When he returns to his country, he becomes the theorist of Spanish informalism.

In 1957 he founded the El Paso group in Madrid together with artists such as Canogar, Feito, Millares, whose Manifesto read: «We believe that our art will not be valid until it contains a concern coinciding with the signs of the time, making a passionate contact with the most innovative artistic currents. We are moving towards a revolutionary visual arts - in which our dramatic tradition and our direct expression are present - that responds historically to a universal activity ».

His work takes from surrealism the negative, the monstrous, the natural, the violent and the intuitive, from Action Painting he takes the gestural character of the creative process and of informalism, abstraction.

His black and gray strokes on white serve to dump his bitterness and his resounding political and social discontent. His dissections of nudes, self-portraits, crucifixions, cures, crowds or his reinterpretations of masterpieces by his admired Goya or Velázquez, star in most of an extensive work represented in the great European museums of contemporary art.

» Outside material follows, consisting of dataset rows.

Design router, start of the top module:
module router #(
    parameter AXIS_DATA_WIDTH = 40,
    parameter ID_WIDTH = 4,
    parameter CHANNEL_NUMBER = 5,
    parameter BUFFER_LENGTH = 8,
    parameter MAX_ROUTERS_X = 4,
    parameter MAX_ROUTERS_X_WIDTH
    = $clog2(MAX_ROUTERS_X),
    parameter MAX_ROUTERS_Y = 4,
    parameter MAX_ROUTERS_Y_WIDTH
    = $clog2(MAX_ROUTERS_Y),
    parameter ROUTER_X = 1,
    parameter ROUTER_Y = 2,
    parameter STRB_WIDTH = AXIS_DATA_WIDTH/8
)(
    input  clk_i, rst_n_i,
    input  logic [CHANNEL_NUMBER*AXIS_DATA_WIDTH-1:0] in_tdata_i,
    input  logic [CHANNEL_NUMBER*STRB_WIDTH-1:0]      in_tstrb_i,
    input  logic [CHANNEL_NUMBER*STRB_WIDTH-1:0]      in_tkeep_i,
    input  logic [CHANNEL_NUMBER-1:0]                 in_tlast_i,
    input  logic [CHANNEL_NUMBER*ID_WIDTH-1:0]        in_tid_i,
    input  logic [CHANNEL_NUMBER-1:0]                 in_tvalid_i,
    output logic [CHANNEL_NUMBER-1:0]                 in_tready_o,
    output logic [CHANNEL_NUMBER*AXIS_DATA_WIDTH-1:0] out_tdata_o,
    output logic [CHANNEL_NUMBER*STRB_WIDTH-1:0]      out_tstrb_o,
    output logic [CHANNEL_NUMBER*STRB_WIDTH-1:0]      out_tkeep_o,
    output logic [CHANNEL_NUMBER-1:0]                 out_tlast_o,
    output logic [CHANNEL_NUMBER*ID_WIDTH-1:0]        out_tid_o,
    output logic [CHANNEL_NUMBER-1:0]                 out_tvalid_o,
    input  logic [CHANNEL_NUMBER-1:0]                 out_tready_i
);
For scale: ~4600 cells after synthesis, roughly 2300 flip-flops, ~570 I/O pins, roughly 0.092 mm^2 of cells after synthesis.
==> flow/config.mk <==
export PLATFORM = sky130hd
export DESIGN_NAME = router
export DESIGN_NICKNAME = router
export VERILOG_FILES = /design/flow/design.v
export SDC_FILE = /design/flow/constraint.sdc
export NUM_CORES = 4
export LEC_CHECK = 0
export ABC_AREA = 0
export CAP_MARGIN = 20
export CELL_PAD_IN_SITES_GLOBAL_PLACEMENT = 3
export CORE_ASPECT_RATIO = 1.64
export CORE_MARGIN = 2
export CORE_UTILIZATION = 41
export HOLD_SLACK_MARGIN = 0.24
export MAX_ROUTING_LAYER = met4
export MIN_ROUTING_LAYER = met1
export PLACE_DENSITY = 0.7
export SETUP_SLACK_MARGIN = 0.2
export SLEW_MARGIN = 20
export TNS_END_PERCENT = 85
==> flow/constraint.sdc <==
create_clock -name core_clock -period 9.99 [get_ports {clk_i}]
set_input_delay 1.9980 -clock core_clock [delete_from_list [all_inputs] [get_ports {clk_i}]]
set_output_delay 1.9980 -clock core_clock [all_outputs]
set_load 0.01 [all_outputs]
run.sh (not shown) runs the stock make flow with config.mk's settings and CLKGATE_MAP_FILE=.
Next try:
- ABC_AREA: 0 -> unset
- CELL_PAD_IN_SITES_GLOBAL_PLACEMENT: 3 -> unset
- CORE_ASPECT_RATIO: 1.64 -> unset
- CORE_UTILIZATION: 41 -> 69
- CTS_CLUSTER_SIZE: unset -> 41
- HOLD_SLACK_MARGIN: 0.24 -> unset
- MAX_ROUTING_LAYER: met4 -> unset
- MIN_ROUTING_LAYER: met1 -> unset
- PLACE_DENSITY: 0.7 -> unset
- SETUP_SLACK_MARGIN: 0.2 -> 0.93
- TNS_END_PERCENT: 85 -> unset
- clock period: 9.99 -> 4.11 ns (I/O delays scaled with it)
Outcome: The changed run finished but failed the layout checks on negative setup slack. Cell count came out lower by 7.0%. Wire length rose by 9.8%. Utilization went up by 38 points. Flip-flop count does not change. Synthesized area does not change. Setup slack got worse by 2.9 ns. Design area climbs by 5.9%. Via count rises by 19%. Die area came out lower by 40%.
## JK
==> flow/design.v (excerpt) <==
module top(
    clk,
    rst_n,
    ifm0,
    ifm1,
    ifm2,
    ifm0_en,
    ifm1_en,
    ifm2_en,
    w0,
    w1,
    w2,
    w0_en,
    w1_en,
    w2_en,
    obf0_rd_en,
    obf1_rd_en,
    obf2_rd_en,
    obf0_empty,
    obf1_empty,
    obf2_empty,
    obf0_full,
    obf1_full,
    obf2_full,
    obf0_err,
    obf1_err,
    obf2_err,
    obf0_out,
    obf1_out,
    obf2_out
);
parameter DATA_WIDTH=8;
input clk,rst_n;
input ifm0_en,ifm1_en,ifm2_en;
input w0_en,w1_en,w2_en;
input [DATA_WIDTH-1:0] ifm0,ifm1,ifm2;
input [DATA_WIDTH-1:0] w0,w1,w2;
input obf0_rd_en,obf1_rd_en,obf2_rd_en;
output obf0_empty,obf1_empty,obf2_empty;
output obf0_full,obf1_full,obf2_full;
output obf0_err,obf1_err,obf2_err;
output [2*DATA_WIDTH-1:0] obf0_out,obf1_out,obf2_out;
wire [DATA_WIDTH-1:0] ifm0_l0,ifm0_l1,ifm0_l2;
wire ifm0_en0,ifm0_en1,ifm0_en2;
input_bus ifm_bus0(
    .clk(clk),
    .rst_n(rst_n),
    .data(ifm0),
    .en(ifm0_en),             
    .data_l0(ifm0_l0),
    .data_l1(ifm0_l1),
    .data_l2(ifm0_l2),
    .en_l0(ifm0_en0),
    .en_l1(ifm0_en1),
    .en_l2(ifm0_en2)
);
wire [DATA_WIDTH-1:0] ifm1_l0,ifm1_l1,ifm1_l2;
wire ifm1_en0,ifm1_en1,ifm1_en2;
input_bus ifm_bus1(
    .clk(clk),
    .rst_n(rst_n),
    .data(ifm1),
    .en(ifm1_en),             
    .data_l0(ifm1_l0),
  ...
Settings: LEC_CHECK=0, CAP_MARGIN=20, CELL_PAD_IN_SITES_GLOBAL_PLACEMENT=3, CORE_MARGIN=2, CORE_UTILIZATION=63, CTS_CLUSTER_SIZE=38, GPL_ROUTABILITY_DRIVEN=0, HOLD_SLACK_MARGIN=0.23, MIN_ROUTING_LAYER=met2, PLACE_DENSITY=0.72, SLEW_MARGIN=30, TNS_END_PERCENT=90; clock period 5.0 ns.
run.sh (not shown) runs the stock make flow with config.mk's settings and CLKGATE_MAP_FILE=.
No final results exist for JK, since it was stopped by error GPL-0301 during global placement without I/O (3_1_place_gp_skip_io).
For MS, these inputs were changed with respect to JK:
==> flow/config.mk <==
export PLATFORM = sky130hd
export DESIGN_NAME = top
export DESIGN_NICKNAME = top
export VERILOG_FILES = /design/flow/design.v
export SDC_FILE = /design/flow/constraint.sdc
export NUM_CORES = 4
export LEC_CHECK = 0
export ABC_AREA = 0
export CAP_MARGIN = 10
export CELL_PAD_IN_SITES_DETAIL_PLACEMENT = 0
export CORE_MARGIN = 2
export CORE_UTILIZATION = 72
export CTS_CLUSTER_SIZE = 69
export HOLD_SLACK_MARGIN = 0.07
export SETUP_SLACK_MARGIN = 0.26
export SLEW_MARGIN = 20
export TNS_END_PERCENT = 90
==> flow/constraint.sdc <==
create_clock -name core_clock -period 4.08 [get_ports {clk}]
set_input_delay 0.8160 -clock core_clock [delete_from_list [all_inputs] [get_ports {clk}]]
set_output_delay 0.8160 -clock core_clock [all_outputs]
set_load 0.01 [all_outputs]
--- outcome ---
MS ran in full, but the layout does not pass; the checks complain about setup timing.
Diff JK -> MS: initial cell density of the core moved up; Yosys chip area level; synthesized-area fraction occupied by xor and xnor cells level.
What AL does differently from MS at the input level:
==> flow/config.mk <==
export PLATFORM = sky130hd
export DESIGN_NAME = top
export DESIGN_NICKNAME = top
export VERILOG_FILES = /design/flow/design.v
export SDC_FILE = /design/flow/constraint.sdc
export NUM_CORES = 4
export LEC_CHECK = 0
export CAP_MARGIN = 20
export CORE_MARGIN = 2
export CORE_UTILIZATION = 69
export HOLD_SLACK_MARGIN = -0.1
export PLACE_DENSITY = 0.6
export SLEW_MARGIN = 20
==> flow/constraint.sdc <==
create_clock -name core_clock -period 4.1 [get_ports {clk}]
set_input_delay 0.8200 -clock core_clock [delete_from_list [all_inputs] [get_ports {clk}]]
set_output_delay 0.8200 -clock core_clock [all_outputs]
set_load 0.01 [all_outputs]
==> results <==
AL finished every stage; the final checks, however, were not passed, the failures being hold timing, setup timing.
AL against MS: relative area of non-clock buffer cells in the final design went down, clock network fraction of total power now larger, share of the clock period used by the worst path after layout shows a reduction of 2.5 points.
MS → AL: global-route usage lost 3.2 points, total wire length after detailed routing lost 5.9%, number of flip-flops and latches in the synthesized netlist neither gained nor lost much.
diff inputs: AL => TR
--- a/flow/config.mk
+++ b/flow/config.mk
@@ -9,5 +9,5 @@
 export CORE_MARGIN = 2
-export CORE_UTILIZATION = 69
-export HOLD_SLACK_MARGIN = -0.1
-export PLACE_DENSITY = 0.6
+export CORE_UTILIZATION = 70
+export CTS_CLUSTER_SIZE = 42
+export SETUP_SLACK_MARGIN = -0.25
 export SLEW_MARGIN = 20
==> flow/constraint.sdc <==
create_clock -name core_clock -period 3.72 [get_ports {clk}]
set_input_delay 0.7440 -clock core_clock [delete_from_list [all_inputs] [get_ports {clk}]]
set_output_delay 0.7440 -clock core_clock [all_outputs]
set_load 0.01 [all_outputs]
Notes after the runs:
Taking AL as the reference, in TR area of the placeable core dropped about 1.5%; fraction of the mapped netlist area in compound gates barely changed. Complete run, failing final checks: TR, reason setup timing. AL -> TR: cell-internal power increased by more than 10%.
Modified inputs, PW compared to TR
--- a/flow/config.mk
+++ b/flow/config.mk
@@ -7,7 +7,10 @@
 export LEC_CHECK = 0
+export ABC_AREA = 1
 export CAP_MARGIN = 20
 export CORE_MARGIN = 2
-export CORE_UTILIZATION = 70
-export CTS_CLUSTER_SIZE = 42
-export SETUP_SLACK_MARGIN = -0.25
+export CORE_UTILIZATION = 72
+export CTS_CLUSTER_SIZE = 58
+export PLACE_DENSITY_LB_ADDON = 0.01
+export SETUP_SLACK_MARGIN = -0.24
 export SLEW_MARGIN = 20
+export TNS_END_PERCENT = 85
==> flow/constraint.sdc <==
create_clock -name core_clock -period 2.69 [get_ports {clk}]
set_input_delay 0.5380 -clock core_clock [delete_from_list [all_inputs] [get_ports {clk}]]
set_output_delay 0.5380 -clock core_clock [all_outputs]
set_load 0.01 [all_outputs]
==> comparison <==
- The final report for PW shows a completed flow and a layout that fails verification, specifically setup timing.
- Taking TR as the reference point, the switching part of the total of PW rises by 8.0 points.
- The largest combinational cell category by area comes out simple AND/OR/NAND/NOR gates in one run and adder cells in the other, namely in PW and TR respectively.
- Compared TR against PW; global route total overflow within noise.
- w_bus2.data_l1[4] as the worst setup path startpoint was reported by PW, and ifm_bus1.data_l2[3] by TR.
- Going from TR to PW, minimum setup slack in the final design went down 1.35 ns; routed via count went up 22%; mean cell area of the mapped netlist lower; die outline width went up by 5.8 µm.
No activity file was given, so power comes from the tool's default toggle rates.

In his last stage, he rejected the small format to create large compositions in which he also introduced color.

Exhibited Works

  • “Dora Maar”, oil on canvas, 1983.

A great admirer of Picasso's work, whose influence will be constant throughout his entire work, Antonio Saura finally gets to meet him in 1969 in Paris, at the request of André Breton.
The series "Dora Maar", produced between April 25th and May 25th, 1983, is undoubtedly the most Picassian, and at the same time the most relevant, of Saura's work. The initiative arose as follows: in 1983, the director of the Picasso gallery in Antibes wanted to pay him a posthumous tribute to the ten years of his death. For it, he invited a series of internationally recognized artists to paint a work that was related to another by Picasso. Saura received the commission and decided to be inspired by the work «Femme au chapeau bleu», portrait of one of the genie's lovers, Dora Maar. According to his words: «I memorized him forever and I can draw him blindly. I know perfectly what the hat is like, what the nose is like, prolonged like an elephant's trunk, what this exorbitant eye is like, what that bulging neck is like and what that kind of little collar looks like on the rounded black body».
In a frenzy, Saura made 28 variations of this portrait of Dora Maar in 28 days and turned him into one of his characters-monsters, painting her a fierce and severed mouth cone menacing teeth at the neck level reminiscent of the lace throat of his Felipe II.
The deformation of the face through violent brush strokes gives it an inhuman appearance, becoming part of the gallery of grotesque characters of the great painter.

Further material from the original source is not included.